I'm trying to generate a dataset generated from 3 distributions and then plot it with the groups colored differently. The outcome is distributed with mean that is a linear regression of time and the errors follow a standard normal distribution. I want it to have 100 trajectories with 5 time points and the following characteristics.
Dist. 1: intercept term of 0.1, slope of 2 Dist. 2: intercept term of 2, slope of 5 Dist. 3: intercept term of 3, slope of 7.
I want to generate the mixture of 100 trajectories assuming an average of 60% of data generated from dist 1, 25% generated from dist. 2, and and 15% generated from dist 3.
The problem I'm having is I don't know how to change the "h" variable to allow me to have three mixtures.
This is what I've done so far.
set.seed(10)
x <- c(1:5); #time points
mu.0 <- c(0.1, 2, 3) #intercept for each dist.

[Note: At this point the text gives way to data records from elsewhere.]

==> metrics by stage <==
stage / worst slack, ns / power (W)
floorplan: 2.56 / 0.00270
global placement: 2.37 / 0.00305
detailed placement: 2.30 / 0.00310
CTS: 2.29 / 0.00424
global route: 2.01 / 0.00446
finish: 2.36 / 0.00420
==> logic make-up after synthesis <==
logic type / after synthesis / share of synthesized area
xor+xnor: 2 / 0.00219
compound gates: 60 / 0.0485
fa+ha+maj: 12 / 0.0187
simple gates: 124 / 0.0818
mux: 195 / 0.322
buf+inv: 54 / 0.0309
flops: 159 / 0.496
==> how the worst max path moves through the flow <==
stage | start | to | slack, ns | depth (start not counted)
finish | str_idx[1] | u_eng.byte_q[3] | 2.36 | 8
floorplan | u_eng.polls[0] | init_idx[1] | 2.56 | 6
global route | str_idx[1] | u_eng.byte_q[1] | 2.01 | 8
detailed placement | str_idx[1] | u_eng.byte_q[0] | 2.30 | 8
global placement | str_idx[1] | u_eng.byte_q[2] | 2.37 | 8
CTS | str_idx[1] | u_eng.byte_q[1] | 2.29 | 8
## config.mk

```make
export PLATFORM = sky130hd
export DESIGN_NAME = phy_bist_engine
export DESIGN_NICKNAME = d
export VERILOG_FILES = /design/src/rtl/phy_bist_pkg.sv /design/src/rtl/bist_prbs9.sv /design/src/rtl/bist_tx_framer.sv /design/src/rtl/bist_rx_counter.sv /design/src/rtl/phy_bist_engine.sv
export SDC_FILE = /design/constraint.sdc
export NUM_CORES = 1
export LEC_CHECK = 0
export CAP_MARGIN = 20
export CORE_ASPECT_RATIO = 0.9
export CORE_UTILIZATION = 38
export DETAILED_ROUTE_END_ITERATION = 7
export PLACE_DENSITY = 0.57
export RECOVER_POWER = 25
export SLEW_MARGIN = 20
export SYNTH_ARGS = -nofsm -noshare
export SYNTH_HDL_FRONTEND = slang
export SYNTH_SLANG_ARGS = --single-unit
```

## constraint.sdc

```tcl
create_clock -name clk -period 2.8 [get_ports clk]
set_input_delay 0.42 -clock clk [delete_from_list [all_inputs] [get_ports clk]]
set_output_delay 0.42 -clock clk [all_outputs]
set_load 0.02 [all_outputs]
```

## src/rtl/phy_bist_pkg.sv

```systemverilog
package phy_bist_pkg;

    typedef enum logic [2:0] {
        TX_IDLE,
        TX_PRE,
        TX_SFD,
        TX_PAY,
        TX_GAP
    } tx_state_e;

    localparam logic [7:0] PRE_BYTE  = 8'h55;
    localparam logic [7:0] SFD_BYTE  = 8'hD5;
    localparam logic [8:0] PRBS_SEED = 9'h1FF;
    localparam int         TGT_W     = 24;

    typedef struct packed {
        logic       prbs;
        logic [7:0] user;
        logic [2:0] code;
    } run_cfg_t;

    // eight shifts of x^9 + x^5 + 1, new bit enters at bit 0
    function automatic logic [8:0] prbs9_adv8(input logic [8:0] s);
        logic [8:0] t;
        t = s;
        for (int i = 0; i < 8; i++) begin
            t = {t[7:0], t[8] ^ t[4]};
        end
        return t;
    endfunction

    function automatic logic [TGT_W-1:0] count_target(input logic [2:0] code);
        logic [TGT_W-1:0] n;
        unique case (code)
            3'd1:    n = TGT_W'(1);
            3'd2:    n = TGT_W'(10);
            3'd3:    n = TGT_W'(100);
            3'd4:    n = TGT_W'(1000);
            3'd5:    n = TGT_W'(10000);
            3'd6:    n = TGT_W'(100000);
            3'd7:    n = TGT_W'(10000000);
            default: n = '0;
        endcase
        return n;
    endfunction

endpackage

```

## src/rtl/bist_prbs9.sv

```systemverilog
module bist_prbs9
    import phy_bist_pkg::*;
(
    input  logic       clk,
    input  logic       rst,
    input  logic       load,
    input  logic       adv,
    output logic [7:0] byte_o
);
    logic [8:0] state;

    always_ff @(posedge clk) begin
        if (rst || load) begin
            state <= PRBS_SEED;
        end else if (adv) begin
            state <= prbs9_adv8(state);
        end
    end

    assign byte_o = state[7:0];
endmodule

```

## src/rtl/bist_tx_framer.sv

```systemverilog
module bist_tx_framer
    import phy_bist_pkg::*;
#(
    parameter int PRE_LEN = 7,
    parameter int PAY_LEN = 64,
    parameter int GAP_LEN = 12
) (
    input  logic       clk,
    input  logic       rst,
    input  logic       start,
    input  run_cfg_t   cfg,
    output logic       tx_valid,
    output logic [7:0] tx_data,
    output logic       done
);
    localparam int MAXL = (PRE_LEN > PAY_LEN) ? ((PRE_LEN > GAP_LEN) ? PRE_LEN : GAP_LEN)
                                              : ((PAY_LEN > GAP_LEN) ? PAY_LEN : GAP_LEN);
    localparam int IW = $clog2(MAXL + 1);
    localparam logic [IW-1:0] PRE_LAST = IW'(PRE_LEN - 1);
    localparam logic [IW-1:0] PAY_LAST = IW'(PAY_LEN - 1);
    localparam logic [IW-1:0] GAP_LAST = IW'(GAP_LEN - 1);

    tx_state_e        state;
    logic [IW-1:0]    idx;
    logic [TGT_W-1:0] sent;
    run_cfg_t         run;
    logic             start_q;
    logic             start_rise;
    logic [7:0]       prbs_byte;

    assign start_rise = start && !start_q;

    always_ff @(posedge clk) begin
        if (rst) begin
            state   <= TX_IDLE;
            idx     <= '0;
            sent    <= '0;
            done    <= 1'b0;
            run     <= '0;
            start_q <= 1'b0;
        end else begin
            start_q <= start;
            unique case (state)
                TX_IDLE: if (start_rise) begin
                    state <= TX_PRE;
                    idx   <= '0;
                    sent  <= '0;
                    done  <= 1'b0;
                    run   <= cfg;
                end
                TX_PRE: begin
                    idx <= (idx == PRE_LAST) ? '0 : idx + 1'b1;
                    if (idx == PRE_LAST) state <= TX_SFD;
                end
                TX_SFD: begin
                    state <= TX_PAY;
                    idx   <= '0;
                end
                TX_PAY: begin
                    idx <= (idx == PAY_LAST) ? '0 : idx + 1'b1;
                    if (idx == PAY_LAST) begin
                        state <= TX_GAP;
                        sent  <= sent + 1'b1;
                    end
                end
                TX_GAP: begin
                    idx <= (idx == GAP_LAST) ? '0 : idx + 1'b1;
                    if (idx == GAP_LAST) begin
                        if (run.code != 3'd0 && sent == count_target(run.code)) begin
                            state <= TX_IDLE;
                            done  <= 1'b1;
                        end else if (!start) begin
                            state <= TX_IDLE;
                        end else begin
                            state <= TX_PRE;
                        end
                    end
                end
                default: state <= TX_IDLE;
            endcase
        end
    end

    bist_prbs9 u_gen (
        .clk    (clk),
        .rst    (rst),
        .load   (state == TX_SFD),
        .adv    (state == TX_PAY),
        .byte_o (prbs_byte)
    );

    always_comb begin
        tx_valid = 1'b1;
        unique case (state)
            TX_PRE:  tx_data = PRE_BYTE;
            TX_SFD:  tx_data = SFD_BYTE;
            TX_PAY:  tx_data = run.prbs ? prbs_byte : run.user;
            default: begin
                tx_valid = 1'b0;
                tx_data  = 8'h00;
            end
        endcase
    end


    done_rise_chk: assert property (@(posedge clk) disable iff (rst)
        $rose(done) |-> $past(state) == TX_GAP);

    no_restart_chk: assert property (@(posedge clk) disable iff (rst)
        (state == TX_IDLE && start_q && start) |=> state == TX_IDLE);

    run_cfg_hold_chk: assert property (@(posedge clk) disable iff (rst)
        (state != TX_IDLE && $past(state) != TX_IDLE) |-> $stable(run));
endmodule

```

## src/rtl/bist_rx_counter.sv

```systemverilog
module bist_rx_counter
    import phy_bist_pkg::*;
#(
    parameter int PRE_LEN = 7,
    parameter int PAY_LEN = 64,
    parameter int CNT_W   = 32
) (
    input  logic             clk,
    input  logic             rst,
    input  logic             rx_en,
    input  logic             exp_prbs,
    input  logic [7:0]       exp_user,
    input  logic             rx_valid,
    input  logic [7:0]       rx_data,
    output logic [CNT_W-1:0] count
);
    localparam int FRAME_LEN = PRE_LEN + 1 + PAY_LEN;
    localparam int IW = $clog2(FRAME_LEN + 1);
    localparam logic [IW-1:0] F_LEN = IW'(FRAME_LEN);
    localparam logic [IW-1:0] P_LEN = IW'(PRE_LEN);

    logic          v_q, good, en_q;
    logic [IW-1:0] idx, cur_idx;
    logic          cur_good, match, frame_end, clr;
    logic [7:0]    exp_byte, prbs_byte;

    assign cur_idx  = v_q ? idx  : '0;
    assign cur_good = v_q ? good : 1'b1;

    always_comb begin
        if (cur_idx < P_LEN)       exp_byte = PRE_BYTE;
        else if (cur_idx == P_LEN) exp_byte = SFD_BYTE;
        else                       exp_byte = exp_prbs ? prbs_byte : exp_user;
    end

    assign match     = (rx_data == exp_byte) && (cur_idx < F_LEN);
    assign frame_end = v_q && !rx_valid;
    assign clr       = rx_en && !en_q;

    bist_prbs9 u_ref (
        .clk    (clk),
        .rst    (rst),
        .load   (rx_valid && cur_idx == P_LEN),
        .adv    (rx_valid && cur_idx > P_LEN && cur_idx < F_LEN),
        .byte_o (prbs_byte)
    );

    always_ff @(posedge clk) begin
        if (rst) begin
            v_q   <= 1'b0;
            good  <= 1'b0;
            idx   <= '0;
            en_q  <= 1'b0;
            count <= '0;
        end else begin
            v_q  <= rx_valid;
            en_q <= rx_en;
            if (rx_valid) begin
                idx  <= (cur_idx == F_LEN) ? cur_idx : cur_idx + 1'b1;
                good <= cur_good && match;
            end
            if (clr) begin
                count <= '0;
            end else if (frame_end && good && idx == F_LEN && rx_en && count != '1) begin
                count <= count + 1'b1;
            end
        end
    end


    sat_hold_chk: assert property (@(posedge clk) disable iff (rst)
        (count == '1 && !clr) |=> count == '1);

    en_clear_chk: assert property (@(posedge clk) disable iff (rst)
        (rx_en && !en_q) |=> count == '0);

    one_step_chk: assert property (@(posedge clk) disable iff (rst)
        (!frame_end && !clr) |=> $stable(count));
endmodule

```

## src/rtl/phy_bist_engine.sv

```systemverilog
module phy_bist_engine
    import phy_bist_pkg::*;
#(
    parameter int PRE_LEN = 7,
    parameter int PAY_LEN = 64,
    parameter int GAP_LEN = 12,
    parameter int WIN_W   = 16
) (
    input  logic             clk,
    input  logic             rst,
    input  logic             cfg_start,
    input  logic             cfg_prbs_sel,
    input  logic [7:0]       cfg_user_byte,
    input  logic [2:0]       cfg_count_code,
    input  logic             cfg_rx_en,
    input  logic             cfg_cnt_hi,
    input  logic             rd_en,
    input  logic             rx_valid,
    input  logic [7:0]       rx_data,
    output logic             tx_valid,
    output logic [7:0]       tx_data,
    output logic             tx_done,
    output logic [WIN_W-1:0] rd_data
);
    localparam int CNT_W = 2 * WIN_W;

    run_cfg_t         cfg;
    logic [CNT_W-1:0] count;
    logic [CNT_W-1:0] snap;

    assign cfg = '{prbs: cfg_prbs_sel, user: cfg_user_byte, code: cfg_count_code};

    bist_tx_framer #(
        .PRE_LEN (PRE_LEN),
        .PAY_LEN (PAY_LEN),
        .GAP_LEN (GAP_LEN)
    ) u_tx (
        .clk      (clk),
        .rst      (rst),
        .start    (cfg_start),
        .cfg      (cfg),
        .tx_valid (tx_valid),
        .tx_data  (tx_data),
        .done     (tx_done)
    );

    bist_rx_counter #(
        .PRE_LEN (PRE_LEN),
        .PAY_LEN (PAY_LEN),
        .CNT_W   (CNT_W)
    ) u_rx (
        .clk      (clk),
        .rst      (rst),
        .rx_en    (cfg_rx_en),
        .exp_prbs (cfg_prbs_sel),
        .exp_user (cfg_user_byte),
        .rx_valid (rx_valid),
        .rx_data  (rx_data),
        .count    (count)
    );

    always_ff @(posedge clk) begin
        if (rst) begin
            snap <= '0;
        end else if (rd_en && !cfg_cnt_hi) begin
            snap <= count;
        end
    end

    assign rd_data = cfg_cnt_hi ? snap[CNT_W-1:WIN_W] : count[WIN_W-1:0];


    snap_take_chk: assert property (@(posedge clk) disable iff (rst)
        (rd_en && !cfg_cnt_hi) |=> snap == $past(count));

    snap_keep_chk: assert property (@(posedge clk) disable iff (rst)
        !(rd_en && !cfg_cnt_hi) |=> $stable(snap));
endmodule

```

==> flow_metrics.py <==
metrics = {
    "die": {
        "ios": 53,
        "coreArea_mm2": 0.01689,
        "num_rows": 45,
        "initial_utilization_pct": 38.88,
        "die_x_um": 140.6,
        "fp.dieH_um": 126.7,
        "dieArea_mm2": 0.01781,
    },
    "yosys": {
        "synth_top_cell_area_share_pct": 37.80,
        "synth_commonest_cells": "dfxtp_1 (124), nand2_1 (117), nor2_1 (87)",
        "netlist_area_mm2": 0.006568,
        "ys_top_cells_by_area": "dfxtp_1 (38%), xor2_1 (7.1%), nand2_1 (6.7%)",
        "yosysUniqueCellTypes": 71,
        "synth-seq-area-share_pct": 37.80,
        "avgSynthCellArea_um2": 8.240,
        "yosys_warnings": 0,
        "synth-edff-count": 0,
        "synthesis.nets": 830,
        "ys_ff_latch": 124,
        "async_flop_share_pct": 0,
        "netlist_instances": 797,
        "yosys.area.top_type": "dfxtp_1",
        "synth_most_common_cell": "dfxtp_1",
        "ys.flop_type": "dfxtp_1",
    },
    "route": {
        "num_vias": 5696,
        "dr.pass1.iters": 5,
        "drtIter0Drc": 286,
        "drc": 0,
        "via_per_inst": 5.369,
        "wl_per_cell_um": 14.87,
        "ant_nets": 0,
        "wirelength_um": 15780,
    },
    "clock_network": {
        "cts.htree.levels": 4,
        "path_clk_slew_ns": 0.06,
        "cts_inserted_buffers": 17,
        "root_buffer": "clkbuf_16",
        "cts_tree": "done",
        "cts_hold_buf": 0,
        "cts.sinks": 124,
        "clk_latency_ns": 0.42,
        "cts_buffer_depth": 2,
    },
    "critical_path": {
        "critical_path_required_ns": 2.38,
        "critical_path_class": "flop to primary output",
        "worst-path-max-fanout": 7,
        "start_kind": "flop",
        "cp.arrival_ns": 2.10,
        "end_kind": "primary output",
    },
    "sta": {
        "final.setup_skew_ns": 0.007981,
        "setup-violations-final": 0,
        "tns_ns": 0,
        "hold_viol": 0,
        "max_freq_ghz": 0.3961,
        "period_share_pct": 90.18,
        "period_needed_ns": 2.525,
        "worstMarginPinSlew_ns": 1.102,
        "slew_violations": 0,
        "relSlewSlack_pct": 26.53,
        "rsz0062_at_grt": "false",
    },
    "place": {
        "post-dp-hpwl_um": 11260,
        "dp.cells": 1029,
        "gp_congestion": 0.8110,
        "port_buffers": 52,
    },
    "power_and_ir_drop": {
        "ir_worst_vdd_uv": 404.7,
        "power.density_mw_per_mm2": 565.4,
        "p_leak_nw": 2.934,
    },
    "global_routing": {
        "grt_antenna_before_repair": 0,
        "track_usage_pct": 18.62,
        "grt_overflow_total": 0,
        "grt_pass1_wl_um": 26640,
        "grt_pass1_vias": 5402,
        "grt_start_max_net_pins": 52,
    },
    "layout": {
        "synthToLayoutAreaGrowth_pct": 20.16,
        "antenna_cells": 0,
        "stdcell_count": 1061,
        "drive_gt1_share_pct": 9.765,
        "regArea_mm2": 0.002484,
        "multiInputGateArea_mm2": 0.003820,
        "fillCellCount": 1636,
        "nets": 870,
    },
    "min_path": {
        "hold_path.class": "flop to flop",
    },
    "outcome": {
        "outcome": "finished clean",
    },
    "job": {
        "maxCapViolCount": 0,
    },
}
[cell usage in the layout (no fill, tap or decap), types with 3 or more instances in the layout]
cell	instances
nor4_1	3
clkinvlp_4	4
nor3_1	11
a311oi_1	5
xor2_1	53
nand2_1	117
and3_2	3
nand3_1	38
inv_1	18
and4_1	7
o21ai_0	15
nand2b_1	11
clkbuf_16	17
mux2_2	17
a41oi_1	3
a32oi_1	3
dfxtp_1	123
xnor2_1	20
nand4_1	28
nor2_1	87
ha_1	6
buf_4	14
bufinv_16	4
clkbuf_1	5
nor2b_1	5
and3_1	16
o211ai_1	16
nor3b_1	4
or3_1	5
and2_1	8
mux2i_1	21
clkdlybuf4s50_1	50
a31oi_1	3
a21oi_1	51
[kinds of logic (layout without fill, tap and decap cells)]
group / count (synthesis) / count (layout) / share of synthesized area, %
simple gates: 363 / 363 / 28.02
compound gates: 127 / 127 / 12.86
flops: 124 / 124 / 37.80
xor+xnor: 73 / 73 / 9.735
buf+inv: 65 / 118 / 4.096
mux: 39 / 39 / 6.344
fa+ha+maj: 6 / 6 / 1.143
[power by group]
part | leakage (nW) | total (W) | internal, W | switching [W]
clock | 0.293 | 0.00234 | 0.00154 | 0.000808
sequential | 1.00 | 0.00182 | 0.00179 | 0.0000325
combinational | 1.64 | 0.000299 | 0.000131 | 0.000169
[cell type report]
class	count	share of cell area, %
clock buffers	22	5.882
clock inverters	10	2.077
inverters	18	0.8562
multi-input cells	608	48.41
flip-flops and latches	124	31.47
well taps	211	3.345
repair buffers	68	7.959
[worst paths after layout]
path            startpoint             endpoint  slack (ns)  depth (start not counted)
max          u_tx.state[1]           tx_data[4]        0.28                          4
min               snap[22]             snap[22]        0.46                          2
max reg2reg       u_rx.v_q  u_rx.u_ref.state[8]        0.43                          8
min reg2reg       snap[22]             snap[22]        0.46                          2
[per-stage QoR]
stage               setup WS, ns  total power, W  area (µm²)  hold slack (ns)  utilization (%)
detailed placement        0.2445        0.002157        7269           0.4531            43.04
finish                    0.2751        0.004462        7891           0.4568            46.72
global placement          0.2250        0.002150        7269           0.4494            43.04
global route              0.1425        0.004611        7891           0.4777            46.72
floorplan                 0.6847        0.002043        6568           0.4329                -
CTS                       0.1462        0.004500        7898           0.4308            46.76
[state kept, by name (all words and copies together) (netlist names)]
name / cells
u_tx.done: 1
u_rx.idx: 7
u_tx.state: 3
u_rx.v_q: 1
u_tx.idx: 7
u_tx.u_gen.state: 9
u_tx.sent: 24
u_rx.u_ref.state: 9
snap: 16
u_tx.start_q: 1
u_tx.run: 12
u_rx.en_q: 1
u_rx.good: 1
u_rx.count: 32
[metal layers]
metal  wire [µm]  part of all wire, %  track usage [%]
met5           0                    0                0
met4         243                  1.5            6.330
met3         470                  3.0            4.455
met2        7240                   46            29.47
met1        7821                   50            24.85
[worst max-delay path, cell delays in order (launching register included)]
cell	delay [ns]
dfxtp_1	0.41
nor2_1	0.15
or2_2	0.35
a21oi_1	0.16
clkdlybuf4s50_1	0.62
[what timing repair did]
action	in CTS	in global routing
resized for setup	0	1
buffers inserted	0	0
setup endpoints to repair	0	1
(Power assumes the default switching activity.)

mu <- c(2, 5, 7) #slope for each dist.
n.subj <- 100
h <- 1+rbinom(100, 1, 0.6)
alpha <- rnorm(100,0,1)
y.data <- c(); ind <- c()
for(i in 1:100){
ind <- rbind(ind, rep(i, 5))
y.data <- rbind(y.data,
c( mu.0[h[i]]+mu[h[i]]*x+alpha[i]+rnorm(5,0,1)))}
Thanks in advance!
If you want h
to be a vector of indices, this could be done with the sample.int
function like so
h <- sample.int(3, 100, replace=TRUE, prob=c(0.6, 0.25, 0.15))
h
## [1] 1 3 1 2 1 1 1 1 2 2 1 1 1 3 1 3 1 2 1 2 1 1 1 1 1 3 1 1 1 1 1 1
## [33] 2 1 1 1 1 2 1 1 1 1 2 2 1 1 2 2 1 1 1 1 1 3 1 2 2 1 2 1 1 3 3 1
## [65] 2 3 2 3 1 1 1 1 3 3 2 1 2 2 1 1 2 3 2 2 3 3 1 1 1 1 1 1 1 3 1 2
## [97] 1 2 3 1